The amendment would see concessions from private companies being returned to public ownership, private companies are against this largely. For energy intensive industries like aluminum manufacturing the power resources form the back bone of the industry. Currently only 13 percent of the hydro power assets are in private hands with a further 50 percent in public hand and 37 controlled by a state run company.
Norway is energy rich in every sense. The country has large scale offshore oil fields, as well as lots of hydroelectric power resources. It exports energy during years when heavy rains fill up the reservoirs and imports power during dry years.

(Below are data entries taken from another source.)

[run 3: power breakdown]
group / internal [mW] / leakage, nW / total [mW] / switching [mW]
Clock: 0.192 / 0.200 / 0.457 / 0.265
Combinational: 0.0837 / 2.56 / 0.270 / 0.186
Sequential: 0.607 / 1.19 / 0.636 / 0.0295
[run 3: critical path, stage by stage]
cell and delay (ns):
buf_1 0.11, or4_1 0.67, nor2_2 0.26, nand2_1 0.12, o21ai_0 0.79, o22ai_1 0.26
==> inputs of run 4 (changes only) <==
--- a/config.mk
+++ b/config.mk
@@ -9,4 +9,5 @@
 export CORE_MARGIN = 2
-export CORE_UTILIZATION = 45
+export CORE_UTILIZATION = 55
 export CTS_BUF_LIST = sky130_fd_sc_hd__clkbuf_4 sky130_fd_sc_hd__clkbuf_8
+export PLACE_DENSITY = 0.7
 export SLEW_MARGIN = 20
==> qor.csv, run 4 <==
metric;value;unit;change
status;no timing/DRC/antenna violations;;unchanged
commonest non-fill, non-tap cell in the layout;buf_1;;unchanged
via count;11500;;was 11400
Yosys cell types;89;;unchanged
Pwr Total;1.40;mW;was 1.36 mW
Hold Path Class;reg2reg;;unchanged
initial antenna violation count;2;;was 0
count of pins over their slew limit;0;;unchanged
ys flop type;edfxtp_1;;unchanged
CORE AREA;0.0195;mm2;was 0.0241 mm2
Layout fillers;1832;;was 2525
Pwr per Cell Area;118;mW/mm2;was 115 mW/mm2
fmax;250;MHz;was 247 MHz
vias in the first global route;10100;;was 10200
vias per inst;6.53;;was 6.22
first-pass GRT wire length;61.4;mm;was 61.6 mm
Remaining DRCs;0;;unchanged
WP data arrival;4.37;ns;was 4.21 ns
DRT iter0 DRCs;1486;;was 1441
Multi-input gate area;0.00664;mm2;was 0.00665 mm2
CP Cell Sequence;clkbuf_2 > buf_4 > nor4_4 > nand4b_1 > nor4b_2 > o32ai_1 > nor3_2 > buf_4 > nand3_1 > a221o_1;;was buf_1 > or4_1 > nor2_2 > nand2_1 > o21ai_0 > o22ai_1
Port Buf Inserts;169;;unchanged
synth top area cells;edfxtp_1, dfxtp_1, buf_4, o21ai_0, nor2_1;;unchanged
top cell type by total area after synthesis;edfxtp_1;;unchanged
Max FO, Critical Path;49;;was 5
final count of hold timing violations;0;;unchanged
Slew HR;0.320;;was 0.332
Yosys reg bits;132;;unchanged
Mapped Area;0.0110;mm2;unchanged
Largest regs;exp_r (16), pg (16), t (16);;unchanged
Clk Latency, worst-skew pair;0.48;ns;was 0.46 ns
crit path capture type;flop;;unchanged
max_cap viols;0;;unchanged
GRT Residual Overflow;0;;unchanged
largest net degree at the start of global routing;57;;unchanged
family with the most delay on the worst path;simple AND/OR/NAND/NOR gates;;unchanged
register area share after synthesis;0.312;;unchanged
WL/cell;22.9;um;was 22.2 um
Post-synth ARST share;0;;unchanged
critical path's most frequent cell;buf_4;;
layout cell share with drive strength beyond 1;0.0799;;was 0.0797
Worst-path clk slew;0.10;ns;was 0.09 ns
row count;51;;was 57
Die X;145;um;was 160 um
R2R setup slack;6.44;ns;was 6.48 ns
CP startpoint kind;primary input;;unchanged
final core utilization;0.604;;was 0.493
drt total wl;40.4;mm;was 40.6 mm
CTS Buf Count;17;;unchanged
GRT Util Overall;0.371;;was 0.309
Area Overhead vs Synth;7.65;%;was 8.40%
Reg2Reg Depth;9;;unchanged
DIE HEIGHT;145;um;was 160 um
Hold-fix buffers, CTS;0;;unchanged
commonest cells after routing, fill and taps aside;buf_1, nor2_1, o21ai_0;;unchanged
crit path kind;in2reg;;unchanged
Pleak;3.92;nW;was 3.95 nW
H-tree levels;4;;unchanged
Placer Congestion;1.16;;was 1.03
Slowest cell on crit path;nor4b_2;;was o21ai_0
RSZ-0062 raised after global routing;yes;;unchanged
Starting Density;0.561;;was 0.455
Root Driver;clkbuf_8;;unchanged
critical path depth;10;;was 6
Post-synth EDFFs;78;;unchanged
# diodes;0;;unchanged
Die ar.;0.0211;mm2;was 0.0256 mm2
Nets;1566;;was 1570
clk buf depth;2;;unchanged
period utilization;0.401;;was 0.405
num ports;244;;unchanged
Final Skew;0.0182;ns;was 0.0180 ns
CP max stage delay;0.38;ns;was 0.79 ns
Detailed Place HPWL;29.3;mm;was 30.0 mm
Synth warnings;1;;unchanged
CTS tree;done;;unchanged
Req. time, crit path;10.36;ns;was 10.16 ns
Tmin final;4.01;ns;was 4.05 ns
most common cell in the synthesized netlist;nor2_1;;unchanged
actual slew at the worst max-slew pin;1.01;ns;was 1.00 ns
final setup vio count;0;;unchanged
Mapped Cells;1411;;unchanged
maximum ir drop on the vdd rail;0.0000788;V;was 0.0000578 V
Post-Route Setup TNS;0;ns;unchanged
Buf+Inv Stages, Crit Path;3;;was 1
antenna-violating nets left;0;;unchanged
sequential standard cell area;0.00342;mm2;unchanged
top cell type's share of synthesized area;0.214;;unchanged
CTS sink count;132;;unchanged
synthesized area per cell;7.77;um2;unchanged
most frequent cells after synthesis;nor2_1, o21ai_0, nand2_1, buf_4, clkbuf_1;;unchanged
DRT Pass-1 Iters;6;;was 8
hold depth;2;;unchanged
What follows belongs to an exercise in optimizing a design on an open flow for small area, a short achievable clock period and few clock cycles; a production flow would make more cautious choices. Where RTL was checked, it was by simulation tests only, not by an equivalence proof against the original. For runs 1 and 2, only the layout was checked, not whether the RTL still works. Power and IR drop assume default switching activity.

<file path="flow/flow/run.sh">
#!/bin/bash
set -euo pipefail
export BUFFER_PORTS_ARGS="-buffer_cell sky130_fd_sc_hd__buf_1"
bash standard.sh > standard.log 2>&1
</file>
<file path="flow/standard.sh">
#!/bin/bash
# synth_recipe.tcl (not shown) runs the flow's synth.tcl, then flattens the netlist and writes it again
# the make line also repeats each setting of config.mk as NAME=value (left out here)
make -C /OpenROAD-flow-scripts/flow DESIGN_CONFIG=/design/flow/config.mk WORK_HOME=/design/flow/orfs CLKGATE_MAP_FILE= SYNTH_SCRIPT=/design/flow/synth_recipe.tcl "${@:-finish}"
</file>
<file path="flow/config.mk">
export PLATFORM = sky130hd
export DESIGN_NAME = bdm_codec
export DESIGN_NICKNAME = bdm_codec
export VERILOG_FILES = /design/flow/design.v
export SDC_FILE = /design/flow/constraint.sdc
export NUM_CORES = 4
export LEC_CHECK = 0
export CAP_MARGIN = 20
export CORE_MARGIN = 2
export CORE_UTILIZATION = 40
export CTS_BUF_LIST = sky130_fd_sc_hd__clkbuf_8
export SETUP_SLACK_MARGIN = 4.0
export SLEW_MARGIN = 20
</file>
<file path="flow/constraint.sdc">
create_clock -name core_clock -period 6.0 [get_ports {clk}]
set_input_delay 1.2000 -clock core_clock [delete_from_list [all_inputs] [get_ports {clk}]]
set_output_delay 1.2000 -clock core_clock [all_outputs]
set_load 0.01 [all_outputs]
</file>
<file path="flow/design.v">
module bdm_codec (
    input  wire         clk,
    input  wire         rst,
    input  wire         req_valid,
    output wire         req_ready,
    input  wire [7:0]   req,
    input  wire [7:0]   p0,
    input  wire [7:0]   p1,
    input  wire [39:0]  hdr,
    input  wire [8:0]   din_len,
    input  wire         din_valid,
    output wire         din_ready,
    input  wire [7:0]   din_data,
    output wire         dout_valid,
    input  wire         dout_ready,
    output wire [7:0]   dout_data,
    output wire         dout_last,
    output wire         done,
    output wire [3:0]   st,
    output wire [2:0]   cls,
    output wire [7:0]   rb,
    output wire         rf,
    output wire [7:0]   opc,
    output wire [7:0]   ctl,
    output wire [7:0]   len,
    output wire [191:0] fld,
    output wire [7:0]   fv
);
    localparam [3:0] ST_OK        = 4'h0,
                     ST_EMPTY     = 4'h1,
                     ST_TRUNC     = 4'h2,
                     ST_CHECKSUM  = 4'h3,
                     ST_LENGTH    = 4'h4,
                     ST_UNEXP_OPC = 4'h5,
                     ST_PAY_SHORT = 4'h6,
                     ST_TOO_LONG  = 4'h7,
                     ST_ILL_OP    = 4'h8,
                     ST_ILL_ENT   = 4'h9;
    reg         rr;          
    reg         dr;          
    reg         dv;          
    reg         dl;          
    reg  [7:0]  dd;          
    reg         dn;          
    reg         k_din;       
    reg         k_enc_hdr;   
    reg         k_enc_dat;   
    reg         k_enc_cs;    
    reg         k_build;     
    reg         skv;         
    reg         k_clr;       
    reg         k_csum;
    reg         k_verify;
    reg         k_frame;     
    reg         k_pget;      
    reg         k_ser;       
    reg         k_xsel;      
    reg  [3:0]  ent;
    reg  [8:0]  rem;         
    reg         lastf;       
    reg  [4:0]  c;           
    reg  [7:0]  m;           
    reg  [7:0]  x;           
    reg  [7:0]  acc;
    reg         f_trunc;     
    reg         f_len;       
    reg         f_pshort;    
    reg         f_opc;       
    reg  [7:0]  r_ctl;
    reg  [7:0]  r_opc;
    reg  [7:0]  bn [0:2];
    reg  [7:0]  b [3:13];
    reg  [3:0]  st_q;
    reg  [2:0]  cls_q;
    reg         rf_q;
    reg  [7:0]  gfn;         
    wire [15:0] eh = 16'd1 << ent;           
    wire [7:0] e_grp = {eh[11], eh[10], eh[9], eh[8], eh[6], eh[4], eh[2], eh[0]};
    wire [7:0] e_wop = ({8{eh[0]}}  & 8'h19) | ({8{eh[1]}}  & 8'h18) |
                       ({8{eh[2]}}  & 8'hAD) | ({8{eh[3]}}  & 8'hAC) |
                       ({8{eh[4]}}  & 8'h45) | ({8{eh[5]}}  & 8'h44) |
                       ({8{eh[6]}}  & 8'h3B) | ({8{eh[7]}}  & 8'h3A) |
                       ({8{eh[8]}}  & 8'h33) | ({8{eh[9]}}  & 8'h2F) |
                       ({8{eh[10]}} & 8'h85) | ({8{eh[11]}} & 8'h15);
    wire [7:0] e_minl = eh[2] ? 8'd4 : eh[8] ? 8'd5 : eh[11] ? 8'd16 : 8'd3;
    wire e_get = (e_grp != 8'h00);
    wire e_src = (ent == 4'h3);
    wire [3:0] rop = req[3:0];
    wire [3:0] ren = req[7:4];
    wire take = req_valid && rr;
    wire op_din   = (rop == 4'h1) || (rop == 4'h2) || (rop == 4'h3) ||
                    (rop == 4'h5) || (rop == 4'h7);
    wire ill_op   = (rop == 4'h0) || (rop > 4'h9);
    wire ill_ent  = ((rop == 4'h6) || (rop == 4'h7)) && (ren > 4'hB);
    wire too_long = (op_din && (din_len > 9'd261)) || ((rop == 4'h4) && (din_len > 9'd255));
    wire n_zero   = (din_len == 9'd0);
    wire frame_op = (rop == 4'h5) || (rop == 4'h7);
    wire r_get    = (ren == 4'h0) || (ren == 4'h2) || (ren == 4'h4) || (ren == 4'h6) ||
                    (ren == 4'h8) || (ren == 4'h9) || (ren == 4'hA) || (ren == 4'hB);
    reg [3:0] st_take;
    reg [2:0] cls_take;
    always @(*) begin
        if (ill_op)                              begin st_take = ST_ILL_OP;   cls_take = 3'd4; end
        else if (ill_ent)                        begin st_take = ST_ILL_ENT;  cls_take = 3'd4; end
        else if (too_long)                       begin st_take = ST_TOO_LONG; cls_take = 3'd4; end
        else if (frame_op && n_zero)             begin st_take = ST_EMPTY;    cls_take = 3'd1; end
        else                                     begin st_take = ST_OK;       cls_take = 3'd0; end
    end
    wire fail_take = ill_op || ill_ent || too_long;
    wire go_din    = op_din && !fail_take && !n_zero;
    wire go_enc    = (rop == 4'h4) && !too_long;
    wire go_build  = (rop == 4'h6) && !ill_ent;
    wire zero_len  = !(go_din || go_enc || go_build);
    wire [7:0] acc_fed = acc ^ p0;
    wire din_fire = din_valid && dr;
    wire adv      = !dv || dout_ready;               
    wire out_end  = dv && dout_ready && dl;          
    wire [4:0] c1 = (c == 5'd31) ? c : c + 5'd1;
    reg  [7:0] bbyte;
    always @(*) begin
        case (c[3:0])
            4'd1:    bbyte = 8'h01;
            4'd5:    bbyte = e_src ? 8'h07 : (e_get ? 8'h03 : 8'h04);
            4'd6:    bbyte = 8'h01;
            4'd7:    bbyte = e_wop;
            4'd8:    bbyte = e_get ? 8'h00 : r_ctl;
            4'd9:    bbyte = e_src ? r_opc : 8'h00;
            4'd10:   bbyte = e_src ? 8'h01 : 8'h00;
            default: bbyte = 8'h00;
        endcase
    end
    wire b_cs = (c[3:0] == (e_src ? 4'd13 : (e_get ? 4'd9 : 4'd10)));
    reg  [7:0] hbyte;
    always @(*) begin
        case (c[1:0])
            2'd1:    hbyte = ~bn[0];
            2'd2:    hbyte = ~bn[1];
            2'd3:    hbyte = ~bn[2];
            default: hbyte = r_ctl;
        endcase
    end
    wire [7:0] x_cs = x ^ (dv ? dd : 8'h00);
    wire cs_ok  = (x == din_data);
    wire pre_ok = !f_trunc && !f_len && !f_opc && !f_pshort;
    wire fin_ok = pre_ok && cs_ok;
    reg [3:0] st_fin;
    reg [2:0] cls_fin;
    always @(*) begin
        if (f_trunc)          begin st_fin = ST_TRUNC;     cls_fin = 3'd1; end
        else if (!cs_ok)      begin st_fin = ST_CHECKSUM;  cls_fin = 3'd2; end
        else if (f_len)       begin st_fin = ST_LENGTH;    cls_fin = 3'd1; end
        else if (f_opc)       begin st_fin = ST_UNEXP_OPC; cls_fin = 3'd3; end
        else if (f_pshort)    begin st_fin = ST_PAY_SHORT; cls_fin = 3'd3; end
        else                  begin st_fin = ST_OK;        cls_fin = 3'd0; end
    end
    wire din_end = k_din && din_fire && lastf;       
    wire fail_end = din_end && k_frame && !fin_ok;
    wire [7:0] bz   = din_data & {8{k_din}};
    wire       bclr = rr || k_clr;
    always @(posedge clk) begin
        st_q  <= take ? st_take : (din_end && k_frame) ? st_fin : k_clr ? st_q : ST_OK;
        cls_q <= take ? cls_take : (din_end && k_frame) ? cls_fin : k_clr ? cls_q : 3'd0;
        rf_q  <= din_end && k_verify && cs_ok;
        gfn   <= ~((din_end && k_pget && fin_ok) ? e_grp : 8'h00);
    end
    wire skid_out = k_enc_dat && !din_fire && skv && adv;    
    always @(posedge clk) begin
        if (rst) begin
            rr        <= 1'b1;
            dr        <= 1'b0;
            dv        <= 1'b0;
            dn        <= 1'b0;
            k_din     <= 1'b0;
            k_enc_hdr <= 1'b0;
            k_enc_dat <= 1'b0;
            k_enc_cs  <= 1'b0;
            k_build   <= 1'b0;
            skv       <= 1'b0;
            k_clr     <= 1'b0;
            acc       <= 8'h00;
        end else begin
            dn    <= 1'b0;
            k_clr <= fail_end;
            if (take) begin
                rr        <= zero_len;
                dn        <= zero_len;
                dr        <= go_din;
                k_din     <= go_din;
                k_enc_hdr <= go_enc;
                k_build   <= go_build;
                dv        <= go_enc || go_build;
                if (rop == 4'h8) acc <= 8'h00;
                if (rop == 4'h9) acc <= acc_fed;
            end
            if (din_end) begin
                dr    <= 1'b0;
                k_din <= 1'b0;
                if (!fail_end) begin
                    dn <= 1'b1;
                    rr <= 1'b1;
                end
            end
            if (k_clr) begin
                dn <= 1'b1;
                rr <= 1'b1;
            end
            if (k_enc_hdr && adv && c == 5'd4) begin
                k_enc_hdr <= 1'b0;
                if (rem == 9'd0) begin
                    k_enc_cs <= 1'b1;
                end else begin
                    k_enc_dat <= 1'b1;
                    dr        <= 1'b1;
                end
            end
            if (k_enc_dat) begin
                if (din_fire) begin
                    if (adv) begin
                        dv <= 1'b1;
                    end else begin
                        skv <= 1'b1;
                        dr  <= 1'b0;
                    end
                    if (lastf) begin
                        dr <= 1'b0;
                        if (adv) begin
                            k_enc_dat <= 1'b0;
                            k_enc_cs  <= 1'b1;
                        end
                    end
                end else if (skv && adv) begin
                    dv  <= 1'b1;
                    skv <= 1'b0;
                    if (rem == 9'd0) begin
                        k_enc_dat <= 1'b0;
                        k_enc_cs  <= 1'b1;
                    end else begin
                        dr <= 1'b1;
                    end
                end else if (adv) begin
                    dv <= 1'b0;
                end
            end
            if (k_enc_cs && adv) begin
                dv       <= 1'b1;
                k_enc_cs <= 1'b0;
            end
            if (k_build && adv && b_cs)
                k_build <= 1'b0;
            if (out_end) begin
                dv <= 1'b0;
                dn <= 1'b1;
                rr <= 1'b1;
            end
        end
    end
    integer i;
    always @(posedge clk) begin
        if (rr) begin
            k_csum   <= (rop == 4'h2);
            k_verify <= (rop == 4'h3);
            k_frame  <= frame_op;
            k_pget   <= (rop == 4'h7) && r_get;
            k_ser    <= (rop == 4'h7) && (ren == 4'hB);
            k_xsel   <= (rop == 4'h1) || (rop == 4'h2);
            ent      <= ren;
            rem      <= din_len;
            lastf    <= (din_len == 9'd1);
            m        <= (go_din && frame_op) ? din_len[7:0] - 8'd6 : 8'h00;
            c        <= ((rop == 4'h4) || (rop == 4'h6)) ? 5'd1 : 5'd0;
            dl       <= 1'b0;
            dd       <= (rop == 4'h4) ? hdr[7:0] : 8'hA6;
            x        <= (rop == 4'h9) ? acc_fed : 8'h00;
            f_trunc  <= frame_op && (din_len < 9'd7);
            f_len    <= 1'b0;
            f_pshort <= 1'b0;
            f_opc    <= 1'b0;
            bn[0]    <= ~hdr[15:8];
            bn[1]    <= ~hdr[23:16];
            bn[2]    <= ~hdr[31:24];
            r_ctl    <= go_enc ? hdr[39:32] : go_build ? p0 : 8'h00;
            r_opc    <= go_build ? p1 : 8'h00;
        end
        for (i = 3; i < 14; i = i + 1)
            if (bclr || (k_ser && din_fire && c == i + 7))
                b[i] <= bz;
        if (k_din && din_fire) begin
            c     <= c1;
            rem   <= rem - 9'd1;
            lastf <= (rem == 9'd2);
            if (!lastf)       x <= x ^ din_data;
            else if (!k_xsel) x <= 8'h00;
            else if (!k_csum) x <= x ^ din_data;
            if (c == 5'd4) begin
                f_len    <= (din_data < 8'd2) || (din_data != m);
                f_pshort <= k_pget && (m < e_minl);
            end
            if (c == 5'd6) f_opc <= k_pget && (din_data != e_wop);
            if (c == 5'd5 && k_frame) r_ctl <= din_data;
            if (c == 5'd6 && k_frame) r_opc <= din_data;
            if (c == 5'd7) bn[0]  <= ~din_data;
            if (c == 5'd8) bn[1]  <= ~din_data;
            if (c == 5'd9) bn[2]  <= ~din_data;
        end
        if (k_enc_hdr && adv) begin
            dd <= hbyte;
            c  <= c1;
        end
        if (k_enc_dat && din_fire) begin
            rem   <= rem - 9'd1;
            lastf <= (rem == 9'd2);
            if (adv) dd <= din_data;
            else     r_opc <= din_data;
        end
        if (skid_out) dd <= r_opc;
        if (k_enc_cs && adv) begin
            dd <= x_cs;
            dl <= 1'b1;
        end
        if (k_build && adv) begin
            c <= c1;
            if (b_cs) begin
                dd <= x_cs;
                dl <= 1'b1;
            end else begin
                dd <= bbyte;
            end
        end
        if ((k_enc_hdr || k_enc_dat || k_enc_cs || k_build || dl) && dv && dout_ready)
            x <= x_cs;
        if (k_clr) begin
            r_ctl <= 8'h00;
            r_opc <= 8'h00;
            m     <= 8'h00;
        end
        if (out_end) begin
            r_ctl <= 8'h00;
            r_opc <= 8'h00;
        end
    end
    assign req_ready  = rr;
    assign din_ready  = dr;
    assign dout_valid = dv;
    assign dout_data  = dd;
    assign dout_last  = dl;
    assign done       = dn;
    assign st         = st_q;
    assign cls        = cls_q;
    assign rb         = x;
    assign rf         = rf_q;
    assign opc        = r_opc;
    assign ctl        = r_ctl;
    assign len        = m;
    assign fv         = ~gfn;
    assign fld[  7:  0] = ~(bn[0] | {8{gfn[0]}});                
    assign fld[ 15:  8] = ~(bn[0] | {8{gfn[1]}});                
    assign fld[ 23: 16] = ~(bn[1] | {8{gfn[1]}});                
    assign fld[ 31: 24] = ~(bn[0] | {8{gfn[2]}});                
    assign fld[ 39: 32] = {6'd0, ~(bn[0][1:0] | {2{gfn[3]}})};   
    assign fld[ 47: 40] = ~(bn[0] | {8{gfn[4]}});                
    assign fld[ 55: 48] = ~(bn[1] | {8{gfn[4]}});                
    assign fld[ 63: 56] = ~(bn[2] | {8{gfn[4]}});                
    assign fld[ 71: 64] = ~(bn[0] | {8{gfn[5]}});                
    assign fld[ 79: 72] = ~(bn[0] | {8{gfn[6]}});                
    assign fld[ 87: 80] = ~(bn[0] | {8{gfn[7]}});                
    assign fld[ 95: 88] = ~(bn[1] | {8{gfn[7]}});                
    assign fld[103: 96] = ~(bn[2] | {8{gfn[7]}});                
    genvar g;
    generate
        for (g = 3; g < 14; g = g + 1) begin : g_ser
            assign fld[80 + 8*g +: 8] = b[g];                    
        end
    endgenerate
endmodule
</file>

Executive vice president for Energy in Hydro a part of Norsk Hydro (a large operator of hydro power in the country), Jørgen C. Arentz Rostrup was quoted as saying; “We have developed hydroelectric power in order to develop industry in Norway. We want to continue generating our own power, so that we can continue to produce aluminium. This proposal will make it more difficult to further industrial development in Norway.”
”We want to further the development of Hydro’s aluminium business in Norway. When we look into new investments, we take a long-term view of some 30 to 40 years. It is therefore vital that the legal framework governing our access to power remains constant. Producing our own power for our aluminium business gives us a predictability that we cannot get in any other way,” explains Rostrup.
“We can accept that only public bodies can acquire our power plants in the event of a divestment. This will ensure that the proportion of public ownership gradually increases, while the industry continues to produce power for industrial purposes. A condition for this would be that private interests, in the same way as public bodies, obtain perpetual ownership to their power plants as long as the power is used industrially,” says Rostrup.